Task: Could you reproduce the lines below from the one with "export IMPL_r2r_cells=5" through the one with "Sequential cell | 36 | 26.21"? Keep both ends and add nothing.

===============

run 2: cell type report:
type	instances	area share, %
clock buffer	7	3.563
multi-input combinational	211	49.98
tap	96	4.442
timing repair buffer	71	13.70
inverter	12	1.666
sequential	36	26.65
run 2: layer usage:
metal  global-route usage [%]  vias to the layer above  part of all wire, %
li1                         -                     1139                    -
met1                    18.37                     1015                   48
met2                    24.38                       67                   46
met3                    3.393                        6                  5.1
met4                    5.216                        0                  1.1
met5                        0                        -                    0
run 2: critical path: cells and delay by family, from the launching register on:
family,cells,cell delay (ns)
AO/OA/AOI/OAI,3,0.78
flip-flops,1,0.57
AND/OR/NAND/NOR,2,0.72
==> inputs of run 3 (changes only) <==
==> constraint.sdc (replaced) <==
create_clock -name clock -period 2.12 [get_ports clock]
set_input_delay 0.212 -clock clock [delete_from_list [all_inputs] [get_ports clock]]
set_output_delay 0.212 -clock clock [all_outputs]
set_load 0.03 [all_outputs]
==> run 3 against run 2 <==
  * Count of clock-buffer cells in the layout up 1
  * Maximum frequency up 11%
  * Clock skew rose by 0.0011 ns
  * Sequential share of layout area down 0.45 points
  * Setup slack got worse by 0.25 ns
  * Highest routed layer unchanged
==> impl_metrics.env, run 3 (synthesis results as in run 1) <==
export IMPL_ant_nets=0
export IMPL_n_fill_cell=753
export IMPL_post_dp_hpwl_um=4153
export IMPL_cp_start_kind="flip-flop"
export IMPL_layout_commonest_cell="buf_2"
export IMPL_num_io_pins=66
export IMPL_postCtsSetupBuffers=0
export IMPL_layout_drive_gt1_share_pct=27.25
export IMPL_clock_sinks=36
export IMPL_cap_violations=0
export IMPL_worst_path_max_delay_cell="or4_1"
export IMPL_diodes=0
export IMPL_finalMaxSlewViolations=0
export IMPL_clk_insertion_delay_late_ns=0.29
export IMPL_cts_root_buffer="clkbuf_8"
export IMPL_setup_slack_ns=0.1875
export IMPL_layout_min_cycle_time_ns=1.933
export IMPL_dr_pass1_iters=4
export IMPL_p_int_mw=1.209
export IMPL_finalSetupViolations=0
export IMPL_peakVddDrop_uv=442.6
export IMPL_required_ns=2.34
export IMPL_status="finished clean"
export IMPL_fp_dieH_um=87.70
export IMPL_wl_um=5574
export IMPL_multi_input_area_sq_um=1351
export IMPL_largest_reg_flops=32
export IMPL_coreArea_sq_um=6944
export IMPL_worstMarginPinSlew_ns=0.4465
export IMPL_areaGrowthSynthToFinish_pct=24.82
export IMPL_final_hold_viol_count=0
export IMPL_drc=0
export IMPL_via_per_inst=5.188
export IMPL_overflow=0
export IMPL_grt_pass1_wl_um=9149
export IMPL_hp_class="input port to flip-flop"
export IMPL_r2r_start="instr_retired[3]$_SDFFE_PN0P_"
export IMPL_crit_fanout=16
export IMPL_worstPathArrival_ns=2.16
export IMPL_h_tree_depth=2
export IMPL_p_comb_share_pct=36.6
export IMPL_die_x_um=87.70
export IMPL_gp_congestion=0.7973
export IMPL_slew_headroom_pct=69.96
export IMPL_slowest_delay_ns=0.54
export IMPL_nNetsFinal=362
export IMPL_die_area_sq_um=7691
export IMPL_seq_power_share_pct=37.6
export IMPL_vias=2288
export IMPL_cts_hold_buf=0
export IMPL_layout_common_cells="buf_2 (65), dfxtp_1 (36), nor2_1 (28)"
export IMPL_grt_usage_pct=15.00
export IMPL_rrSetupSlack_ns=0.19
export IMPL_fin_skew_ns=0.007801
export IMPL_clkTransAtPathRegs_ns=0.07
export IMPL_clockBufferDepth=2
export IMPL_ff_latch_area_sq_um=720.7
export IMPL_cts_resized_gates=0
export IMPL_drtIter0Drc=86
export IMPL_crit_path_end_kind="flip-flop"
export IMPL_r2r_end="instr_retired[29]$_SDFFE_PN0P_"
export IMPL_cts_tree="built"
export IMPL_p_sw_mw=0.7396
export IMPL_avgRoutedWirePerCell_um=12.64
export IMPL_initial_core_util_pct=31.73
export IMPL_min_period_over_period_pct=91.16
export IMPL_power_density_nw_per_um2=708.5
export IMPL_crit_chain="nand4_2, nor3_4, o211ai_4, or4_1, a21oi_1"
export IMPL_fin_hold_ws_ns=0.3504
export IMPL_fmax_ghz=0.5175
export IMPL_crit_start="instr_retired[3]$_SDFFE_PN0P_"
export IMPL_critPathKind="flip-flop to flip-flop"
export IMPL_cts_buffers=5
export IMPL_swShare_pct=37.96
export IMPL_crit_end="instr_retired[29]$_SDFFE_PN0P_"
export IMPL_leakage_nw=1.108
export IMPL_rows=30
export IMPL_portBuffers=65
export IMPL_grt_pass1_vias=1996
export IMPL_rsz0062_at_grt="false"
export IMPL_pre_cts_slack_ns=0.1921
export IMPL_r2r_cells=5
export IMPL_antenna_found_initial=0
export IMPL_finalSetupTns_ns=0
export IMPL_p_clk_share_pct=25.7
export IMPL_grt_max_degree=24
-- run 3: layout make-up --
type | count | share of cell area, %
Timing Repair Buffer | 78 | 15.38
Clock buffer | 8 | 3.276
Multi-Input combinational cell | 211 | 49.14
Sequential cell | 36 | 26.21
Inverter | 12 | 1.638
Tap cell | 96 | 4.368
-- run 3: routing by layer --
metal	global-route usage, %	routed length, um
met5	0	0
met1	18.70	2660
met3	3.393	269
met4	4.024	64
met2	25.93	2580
[src/rtl/alu_op_sequencer.sv]
// Issue stage for the 8-bit ALU: a 4-deep op FIFO feeds a 3-state issue/exec FSM.
// Operands come from an 8x8 register file, and results are written back after one EXEC cycle.
module alu_op_sequencer (
  input  logic       clk,
  input  logic       rst_n,
  input  logic       in_valid,
  output logic       in_ready,
  input  logic [3:0] in_op,
  input  logic [2:0] in_rd,
  input  logic [2:0] in_rs,
  input  logic [2:0] in_rt,
  input  logic       in_imm_en,
  input  logic [7:0] in_imm,
  output logic [3:0] alu_ctl,
  output logic [7:0] alu_a,
  output logic [7:0] alu_b,
  input  logic [7:0] alu_out,
  input  logic       alu_zero,
  output logic       wb_valid,
  output logic [2:0] wb_rd,
  output logic [7:0] wb_data,
  output logic       zero_flag,
  output logic       busy,
  input  logic [2:0] dbg_addr,
  output logic [7:0] dbg_data
);
  localparam int DEPTH = 4;

  typedef struct packed {
    logic [3:0] op;
    logic [2:0] rd;
    logic [2:0] rs;
    logic [2:0] rt;
    logic       imm_en;
    logic [7:0] imm;
  } op_t;

  typedef enum logic [1:0] {IDLE = 2'd0, ISSUE = 2'd1, EXEC = 2'd2} state_t;

  state_t          state, state_nxt;
  op_t             fifo [DEPTH];
  op_t             ent, head;
  logic [1:0]      wr_ptr, rd_ptr;
  logic [2:0]      count;
  logic            push, pop;
  logic [7:0][7:0] rf;
  logic [2:0]      ex_rd;

  assign in_ready = (count != 3'(DEPTH));
  assign push     = in_valid && in_ready;
  assign ent      = {in_op, in_rd, in_rs, in_rt, in_imm_en, in_imm};
  assign head     = fifo[rd_ptr];
  assign busy     = (state != IDLE) || (count != 3'd0);
  assign dbg_data = (dbg_addr == 3'd0) ? 8'h00 : rf[dbg_addr];

  always_ff @(posedge clk or negedge rst_n) begin
    if (!rst_n) state <= IDLE;
    else        state <= state_nxt;
  end

  // EXEC looks at the post-pop count; a push landing in the same cycle is picked up via IDLE.
  always_comb begin
    state_nxt = state;
    pop       = 1'b0;
    case (state)
      IDLE:    if (count != 3'd0) state_nxt = ISSUE;
      ISSUE: begin
        pop       = 1'b1;
        state_nxt = EXEC;
      end
      EXEC:    state_nxt = (count != 3'd0) ? ISSUE : IDLE;
      default: state_nxt = IDLE;
    endcase
  end

  // Entry storage needs no reset; the pointers and count define which entries are valid.
  always_ff @(posedge clk) begin
    if (push) fifo[wr_ptr] <= ent;
  end

  always_ff @(posedge clk or negedge rst_n) begin
    if (!rst_n) begin
      wr_ptr <= '0;
      rd_ptr <= '0;
      count  <= '0;
    end else begin
      if (push) wr_ptr <= wr_ptr + 2'd1;
      if (pop)  rd_ptr <= rd_ptr + 2'd1;
      count <= count + 3'(push) - 3'(pop);
    end
  end

  always_ff @(posedge clk or negedge rst_n) begin
    if (!rst_n) begin
      alu_ctl   <= '0;
      alu_a     <= '0;
      alu_b     <= '0;
      ex_rd     <= '0;
      rf        <= '0;
      wb_valid  <= 1'b0;
      wb_rd     <= '0;
      wb_data   <= '0;
      zero_flag <= 1'b0;
    end else begin
      wb_valid <= (state == EXEC);
      if (state == ISSUE) begin
        alu_ctl <= head.op;
        alu_a   <= rf[head.rs];
        alu_b   <= head.imm_en ? head.imm : rf[head.rt];
        ex_rd   <= head.rd;
      end
      if (state == EXEC) begin
        if (ex_rd != 3'd0) rf[ex_rd] <= alu_out;
        wb_rd     <= ex_rd;
        wb_data   <= alu_out;
        zero_flag <= alu_zero;
      end
    end
  end
endmodule

[config.mk]
export PLATFORM = sky130hd
export DESIGN_NAME = alu_op_sequencer
export DESIGN_NICKNAME = d
export VERILOG_FILES = /design/src/rtl/alu_op_sequencer.sv
export SDC_FILE = /design/constraint.sdc
export NUM_CORES = 1
export LEC_CHECK = 0
export CORE_MARGIN = 10
export CORE_UTILIZATION = 50
export CTS_BUF_LIST = sky130_fd_sc_hd__clkbuf_8
export CTS_CLUSTER_DIAMETER = 60
export DETAILED_ROUTE_END_ITERATION = 6
export PLACE_DENSITY = 0.71
export SLEW_MARGIN = 15
export SYNTH_ARGS = -nofsm -noshare
export SYNTH_HDL_FRONTEND = slang
export SYNTH_SLANG_ARGS = --single-unit
[constraint.sdc]
create_clock -name clk -period 3.35 [get_ports clk]
set_input_delay 0.5025 -clock clk [delete_from_list [all_inputs] [get_ports clk]]
set_output_delay 0.5025 -clock clk [all_outputs]
set_load 0.1 [all_outputs]
Word-level counts from Yosys, hierarchy flattened

Memories as Yosys holds them, arrays and structs flattened.
Cells that the tools add are included.

Muxes and demuxes: 17
Reductions and logical operators: 9
Add/subtract/negate cells: 4
Equality and inequality tests: 4
$mul: 0
Bitwise logic cells: 0
Div/mod/pow operators: 0
Shift-type cells: 0
Order comparisons: 5

Operator list:

| kind                                                                         | count |
|---|---|
| 8-bit binary-select mux with 3-bit select                                    | 3 |
| 64-bit bitwise mux                                                           | 1 |
| 8-bit 2-to-1 mux                                                             | 6 |
| 8-bit demux with 3-bit select                                                | 1 |
| 3-bit by 4-bit less-than comparator with 1-bit output, second input constant | 4 |
| 2-bit one-hot mux with 3 select lines                                        | 1 |
| 3-bit nonzero test                                                           | 2 |
| 2-bit by 1-bit adder with 2-bit output, second input constant                | 2 |
| 1-bit 2-to-1 mux                                                             | 4 |
| 3-bit by 1-bit adder with 3-bit output                                       | 1 |
| 3-bit by 1-bit >= comparator with 1-bit output, second input constant        | 1 |
| 3-bit zero test                                                              | 1 |
| 3-bit inequality test, second input constant                                 | 1 |
| 3-bit by 1-bit subtractor with 3-bit output                                  | 1 |
| 2-bit by 1-bit == test with 1-bit output, second input constant              | 1 |
| 2-bit == test, second input constant                                         | 1 |
| 1-bit logical AND                                                            | 2 |
| 2-bit zero test                                                              | 1 |
| 2-bit 2-to-1 mux                                                             | 1 |
| 2-bit inequality test, second input constant                                 | 1 |
| 2-bit AND reduction                                                          | 1 |
| 2-bit nonzero test                                                           | 1 |
| 1-bit logical OR                                                             | 1 |

Logic and storage cells: 60
Register bits: 109
Memories kept: 1
ROM bits: 0
Bits of input ports: 37
Bits in latches: 0
Bits in writable memories: 88
Output and inout port bits: 43

Memories:

| name | words | width | rd ports | clocked after Yosys merged registers in | wr ports | line | text |
|---|---|---|---|---|---|---|---|
| fifo | 4     | 22    | 1        | 0                                       | 1        | 41   | `op_t fifo [DEPTH];` |

Longest topological paths before layout

Depth in word-level cells: 5
Depth in mapped cells: 11

Worst setup path after synthesis

Ideal clock, no wire load.

Kind: input -> output
From: input dbg_addr[1]
To: output dbg_data[5]
Arrival: 3676 ps
Cell stages on the path: 6
Data required time: 2847 ps
Setup slack: -828 ps
Cell sequence: clkbuf_1 > clkbuf_1 > mux2i_1 > nand2_1 > o21ai_0 > a221oi_1

Word-level cells in the longest chain between the ends: 3
Elaborated cells between the ends (all ways): 4
Those cells by class: mux: 3; reduce/logical: 1

RTL lines:

| item                                      | line | text |
|---|---|---|
| start: declaration                        | 24   | `input logic [2:0] dbg_addr,` |
| 8-bit binary-select mux with 3-bit select | 54   | `assign dbg_data = (dbg_addr == 3'd0) ? 8'h00 : rf[dbg_addr];` |
| 8-bit 2-to-1 mux (implied by the code)    | 54   |  |
| 8-bit 2-to-1 mux *                        | 54   |  |
| end: declaration                          | 25   | `output logic [7:0] dbg_data` |

Every way passes the cells marked *; elsewhere a longest branch is shown, timed or not. The select of a mux whose other input is x is not followed.

Worst setup path in the final report

From: input dbg_addr[2]
To: output dbg_data[4]

Same word-level chain as after synthesis.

===============

Result for this exercise:
export IMPL_r2r_cells=5
export IMPL_antenna_found_initial=0
export IMPL_finalSetupTns_ns=0
export IMPL_p_clk_share_pct=25.7
export IMPL_grt_max_degree=24
-- run 3: layout make-up --
type | count | share of cell area, %
Timing Repair Buffer | 78 | 15.38
Clock buffer | 8 | 3.276
Multi-Input combinational cell | 211 | 49.14
Sequential cell | 36 | 26.21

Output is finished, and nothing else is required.